Controlled vocabularies should be used wherever it's practical in the metadata. Examples:

Series_Name element within Citation_Information
Should be drawn from a standard list of USGS publication series names if the publications came from the USGS.
Format_Name within Digital_Transfer_Information
Should be written consistently as well; this would benefit from a controlled vocabulary.
Metadata_Standard_Name and Metadata_Standard_Version
These are controlled vocabularies but their values are spread across several different documents.
Some of these can be evaluated using the secondary validation process of the Geospatial Metadata Validation Service.

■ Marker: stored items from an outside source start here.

**config.mk**
```make
export PLATFORM = sky130hd
export DESIGN_NAME = axi4_lite_master
export DESIGN_NICKNAME = d
export VERILOG_FILES = /design/src/rtl/axi4_lite_master.sv
export SDC_FILE = /design/constraint.sdc
export NUM_CORES = 1
export LEC_CHECK = 0
export CORE_UTILIZATION = 45
export DETAILED_ROUTE_END_ITERATION = 8
export PLACE_DENSITY = 0.86
export SLEW_MARGIN = 20
export SYNTH_ARGS = -nofsm -noshare
export SYNTH_HDL_FRONTEND = slang
export SYNTH_SLANG_ARGS = --single-unit
```
**constraint.sdc**
```tcl
create_clock -name clk -period 7.7 [get_ports clk]
set_clock_uncertainty 0.05 [all_clocks]
set_input_delay 1.54 -clock clk [delete_from_list [all_inputs] [get_ports clk]]
set_output_delay 1.54 -clock clk [all_outputs]
set_load 0.005 [all_outputs]
```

How can I see the value of keywords?

The best reason to use controlled vocabularies when choosing keywords is so that the meaning and spelling of the terms you chose will match those that other people use in their metadata. When many metadata records use the same set of controlled terms, those terms can be shown as links to people who are looking for data, so that the data seekers don't have to guess what terms we used and they don't have to guess how we spelled them. If the controlled vocabulary is hierarchical, we can also give the users options to choose broader terms or narrower terms, so they can drill down to topics that interest them and see what data we have pertaining to those topics.

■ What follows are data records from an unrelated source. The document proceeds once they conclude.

===== src/rtl/diaosi_types_pkg.sv =====
`default_nettype none
// ============================================================================
// Module   : diaosi_types_pkg
// Brief    : Shared fetch-path types: PC source kinds, BTB entry layout and
//            the 2-bit saturating counter step helper.
// Revision : 1.0 - initial BTB-based fetch predictor types
// ============================================================================
package diaosi_types_pkg;

   typedef logic [31:0] word_t;

   // Kind of control instruction being resolved in decode.
   typedef enum logic [1:0] {
      PC_SEQ = 2'd0,
      PC_BR  = 2'd1,
      PC_J   = 2'd2,
      PC_JR  = 2'd3
   } PCSrc_t;

   // Widest tag the BTB can need (IDX_W >= 1); narrower tags are stored
   // zero-extended so the entry layout is independent of BTB depth.
   localparam int c_tag_max_w = 29;

   typedef struct packed {
      logic                   valid;
      logic [c_tag_max_w-1:0] tag;
      word_t                  target;
      logic [1:0]             ctr;
   } btb_entry_t;

   // One step of a 2-bit saturating counter towards taken (up) or not taken.
   function automatic logic [1:0] ctr_step(input logic [1:0] ctr, input logic up);
      if (up) begin
         return (ctr == 2'd3) ? 2'd3 : ctr + 2'd1;
      end
      return (ctr == 2'd0) ? 2'd0 : ctr - 2'd1;
   endfunction

endpackage
`default_nettype wire


===== src/rtl/btb_dm.sv =====
`default_nettype none
// ============================================================================
// Module   : btb_dm
// Brief    : Direct-mapped branch target buffer. Combinational lookup port,
//            single update port with counter training / allocation, and
//            asynchronous clear of the valid bits.
// Revision : 1.0 - initial implementation
// ============================================================================
module btb_dm
   import diaosi_types_pkg::*;
#(
   parameter int BTB_ENTRIES = 16
) (
   input  logic        clk,
   input  logic        rst,
   // lookup port (word address, i.e. byte address [31:2])
   input  logic [29:0] i_lookup_waddr,
   output logic        o_pred_taken,
   output word_t       o_pred_target,
   // update port
   input  logic        i_upd_en,
   input  logic [29:0] i_upd_waddr,
   input  PCSrc_t      i_upd_kind,
   input  logic        i_upd_taken,
   input  word_t       i_upd_target
);

   localparam int IDX_W = $clog2(BTB_ENTRIES);
   localparam int TAG_W = 30 - IDX_W;

   logic [BTB_ENTRIES-1:0] r_valid;
   logic [c_tag_max_w-1:0] r_tag    [BTB_ENTRIES];
   word_t                  r_target [BTB_ENTRIES];
   logic [1:0]             r_ctr    [BTB_ENTRIES];

   logic [IDX_W-1:0]       w_lk_idx;
   logic [c_tag_max_w-1:0] w_lk_tag;
   logic                   w_lk_hit;
   logic [IDX_W-1:0]       w_up_idx;
   logic [c_tag_max_w-1:0] w_up_tag;
   logic                   w_up_hit;
   logic                   w_wr_en;
   btb_entry_t             w_wr;

   assign w_lk_idx = i_lookup_waddr[IDX_W-1:0];
   assign w_lk_tag = c_tag_max_w'(i_lookup_waddr[29:IDX_W]);
   assign w_up_idx = i_upd_waddr[IDX_W-1:0];
   assign w_up_tag = c_tag_max_w'(i_upd_waddr[29:IDX_W]);

   // Lookup reads the current (pre-write) contents, so a same-cycle update
   // of the same index only becomes visible on the following cycle.
   always_comb begin
      w_lk_hit      = r_valid[w_lk_idx] && (r_tag[w_lk_idx] == w_lk_tag);
      o_pred_taken  = w_lk_hit && r_ctr[w_lk_idx][1];
      o_pred_target = r_target[w_lk_idx];
   end

   // Decide whether the resolving control instruction trains or allocates.
   always_comb begin
      w_up_hit   = r_valid[w_up_idx] && (r_tag[w_up_idx] == w_up_tag);
      w_wr_en    = 1'b0;
      w_wr.valid = 1'b1;
      w_wr.tag   = w_up_tag;
      w_wr.target = i_upd_target;
      w_wr.ctr   = r_ctr[w_up_idx];
      if (i_upd_en && (i_upd_kind != PC_SEQ)) begin
         if (w_up_hit) begin
            w_wr_en  = 1'b1;
            w_wr.ctr = (i_upd_kind == PC_BR) ? ctr_step(r_ctr[w_up_idx], i_upd_taken)
                                             : 2'd3;
         end else if (i_upd_taken) begin
            // Branches start weakly taken, unconditional jumps strongly taken.
            w_wr_en  = 1'b1;
            w_wr.ctr = (i_upd_kind == PC_BR) ? 2'd2 : 2'd3;
         end
      end
   end

   // Valid bits are the only BTB state cleared by reset.
   always_ff @(posedge clk or posedge rst) begin
      if (rst) begin
         r_valid <= '0;
      end else if (w_wr_en) begin
         r_valid[w_up_idx] <= w_wr.valid;
      end
   end

   // Tag/target/counter payload; no reset, masked by valid until written.
   always_ff @(posedge clk) begin
      if (w_wr_en && !rst) begin
         r_tag[w_up_idx]    <= w_wr.tag;
         r_target[w_up_idx] <= w_wr.target;
         r_ctr[w_up_idx]    <= w_wr.ctr;
      end
   end

endmodule
`default_nettype wire


===== src/rtl/pc_predict_unit.sv =====
`default_nettype none
// ============================================================================
// Module   : pc_predict_unit
// Brief    : Fetch-address generator. PC register with BTB-driven next-PC
//            prediction, decode-stage branch/jump resolution, mispredict
//            redirect and saturating control/mispredict statistics.
// Revision : 1.0 - initial implementation, successor of the plain PC
// ============================================================================
module pc_predict_unit
   import diaosi_types_pkg::*;
#(
   parameter word_t PC_RESET    = 32'h0000_0000,
   parameter int    BTB_ENTRIES = 16
) (
   input  logic        CLK,
   input  logic        RST,
   input  logic        pc_en,
   output word_t       i_addr,
   output logic        pred_taken,
   output word_t       pred_target,
   input  logic        res_valid,
   input  word_t       res_pc,
   input  PCSrc_t      PCSrc,
   input  logic [15:0] imm16,
   input  logic [25:0] j_addr26,
   input  word_t       jr,
   input  logic        br_cond,
   input  logic        res_pred_taken,
   input  word_t       res_pred_target,
   output logic        redirect,
   output word_t       ctl_count,
   output word_t       mis_count
);

   word_t r_pc;
   word_t r_ctl_count;
   word_t r_mis_count;

   word_t w_pc4;
   word_t w_br_target;
   word_t w_target;
   word_t w_correct;
   logic  w_taken;
   logic  w_mispredict;
   logic  w_ctl_event;
   logic  w_btb_taken;
   word_t w_btb_target;

   btb_dm #(
      .BTB_ENTRIES (BTB_ENTRIES)
   ) u_btb (
      .clk            (CLK),
      .rst            (RST),
      .i_lookup_waddr (r_pc[31:2]),
      .o_pred_taken   (w_btb_taken),
      .o_pred_target  (w_btb_target),
      .i_upd_en       (res_valid),
      .i_upd_waddr    (res_pc[31:2]),
      .i_upd_kind     (PCSrc),
      .i_upd_taken    (w_taken),
      .i_upd_target   (w_target)
   );

   // Actual outcome of the resolving instruction and mispredict detection.
   always_comb begin
      w_pc4       = res_pc + 32'd4;
      w_br_target = w_pc4 + {{14{imm16[15]}}, imm16, 2'b00};
      w_taken     = 1'b0;
      w_target    = w_pc4;
      case (PCSrc)
         PC_SEQ: begin
            w_taken  = 1'b0;
            w_target = w_pc4;
         end
         PC_BR: begin
            w_taken  = br_cond;
            w_target = w_br_target;
         end
         PC_J: begin
            w_taken  = 1'b1;
            w_target = {w_pc4[31:28], j_addr26, 2'b00};
         end
         PC_JR: begin
            w_taken  = 1'b1;
            w_target = jr;
         end
         default: begin
            w_taken  = 1'b0;
            w_target = w_pc4;
         end
      endcase
      // A stale BTB hit on a non-branch (PC_SEQ) is also caught here.
      w_mispredict = res_valid &&
                     ((w_taken != res_pred_taken) ||
                      (w_taken && (w_target != res_pred_target)));
      w_correct    = w_taken ? w_target : w_pc4;
      w_ctl_event  = res_valid && (PCSrc != PC_SEQ);
   end

   // Prediction for the current fetch address.
   always_comb begin
      pred_taken  = w_btb_taken;
      pred_target = w_btb_taken ? w_btb_target : r_pc + 32'd4;
   end

   // PC register: redirect overrides a stall, otherwise follow the prediction.
   always_ff @(posedge CLK or posedge RST) begin
      if (RST) begin
         r_pc <= PC_RESET;
      end else if (w_mispredict) begin
         r_pc <= w_correct;
      end else if (pc_en) begin
         r_pc <= pred_target;
      end
   end

   // Saturating statistics counters.
   always_ff @(posedge CLK or posedge RST) begin
      if (RST) begin
         r_ctl_count <= '0;
         r_mis_count <= '0;
      end else begin
         if (w_ctl_event && (r_ctl_count != 32'hFFFF_FFFF)) begin
            r_ctl_count <= r_ctl_count + 32'd1;
         end
         if (w_mispredict && (r_mis_count != 32'hFFFF_FFFF)) begin
            r_mis_count <= r_mis_count + 32'd1;
         end
      end
   end

   assign i_addr    = r_pc;
   assign redirect  = w_mispredict;
   assign ctl_count = r_ctl_count;
   assign mis_count = r_mis_count;

endmodule
`default_nettype wire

A category browse web interface

Here is an example in which a variety of category terms are shown as entry points from which users can choose metadata records or, if they wish, can navigate to more appropriate category terms:

Alphabetical indexes

Topics

How this example works:
  1. Metadata records are assigned keywords using a few consistent controlled vocabularies (here the USGS Thesaurus, Alexandria Digital Library Feature Type Thesaurus, Common Geographic Areas, and USGS Publication Series).
  2. A small database (here SQLite) is created to hold the title, url, description, and keywords of each metadata record.
  3. A special index is created that specifies, for any category term, which metadata records have been assigned that term or any of its narrower terms.
  4. An assortment of terms is chosen as entry links, these are grouped heuristically for display on the web index page.
  5. A category browse page is created that shows, for a given category, the broader, narrower, and related categories, along with a list of metadata records pertinent to the category, for example contamination and pollution.
  6. An alphabetical listing of terms is also given to enable people to find categories alphabetically. In this case the alphabetical listing is designed as "keyword in context", so an entry appears for every word in each category term, not just the first word.
Note that this web interface is rich with well-identified categorical links and substantive textual information. This makes an interface like this an excellent target for text-based search engines. So the metadata presented there is available through this browse interface, is commonly indexed and available through external search engines, and is also available through the interfaces provided by the USGS Science Data Catalog and, in principle, the DOI data catalog and data.gov.